Our glassware was not coming clean and since we rinse with acetone this made him wonder about the authenticity of the acetone. Instead of being acetone, the substance appeared to be water. Magnesium sulfate reacts exothermically with water and we, therefore, added some to a beaker of the “acetone.” This produced an extremely exothermic reaction, indicating that the substance was mostly water with a tiny bit of acetone. The solvent system for our copper oxidations was acetone and this “unrelated inquiry” was not unrelated anymore. It meant that over the past few days we had been running reactions in water instead of the desired solvent.

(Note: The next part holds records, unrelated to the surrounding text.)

From an optimization exercise on the open Yosys and OpenROAD flow, aimed at small area, a short achievable clock period and few clock cycles per item; shortcuts taken in it are not production practice. Only simulation tests tie the RTL to the original design; equivalence was not proved. Power and IR drop assume default switching activity.

run 1:
## streaming_top_n_selector
module streaming_top_n_selector (
   input  logic        clock,
   input  logic        reset,
   input  logic        csr_we,
   input  logic [4:0]  csr_wdata,
   input  logic        req_tvalid,
   output logic        req_tready,
   input  logic [47:0] req_tdata,
   input  logic        req_tlast,
   output logic        rsp_tvalid,
   input  logic        rsp_tready,
   output logic [47:0] rsp_tdata,
   output logic        rsp_tlast
);
Size in the first run: about 6,100 cells after synthesis, roughly 710 flip-flops, ~110 I/O pins.
clock: 6.0 ns
lec_check: 0
abc_area: 1
cap_margin: 20
core_margin: 2
core_utilization: 40
cts_buf_list: sky130_fd_sc_hd__clkbuf_4
setup_slack_margin: 1.5
slew_margin: 20
run.sh (not shown) runs the stock make flow with config.mk's settings and CLKGATE_MAP_FILE= SYNTH_SCRIPT=/design/flow/synth_recipe.tcl, a recipe that flattens the netlist after the stock synthesis.
Having completed the whole flow, run 1 delivered a layout that passed the timing, design-rule and antenna checks.
Testbench counts of run 1, summed over its fixed seeds: cycles 5,636, items 5,341.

Although this ordeal meant wasted lab time and starting material, we were determined to be positive and take away some lessons:
- Most of our starting materials are not soluble in water
- The chemistry was unable to fully take place in water
- We need to be more careful with the origin of our solvent
In times of frustration, especially with research, it is essential to remind oneself that in the end, some learning is taking place and that is all that matters. This has continued to be prevalent in other trying times during our research. This and the notion that eventual success will occur is what carry us through each day.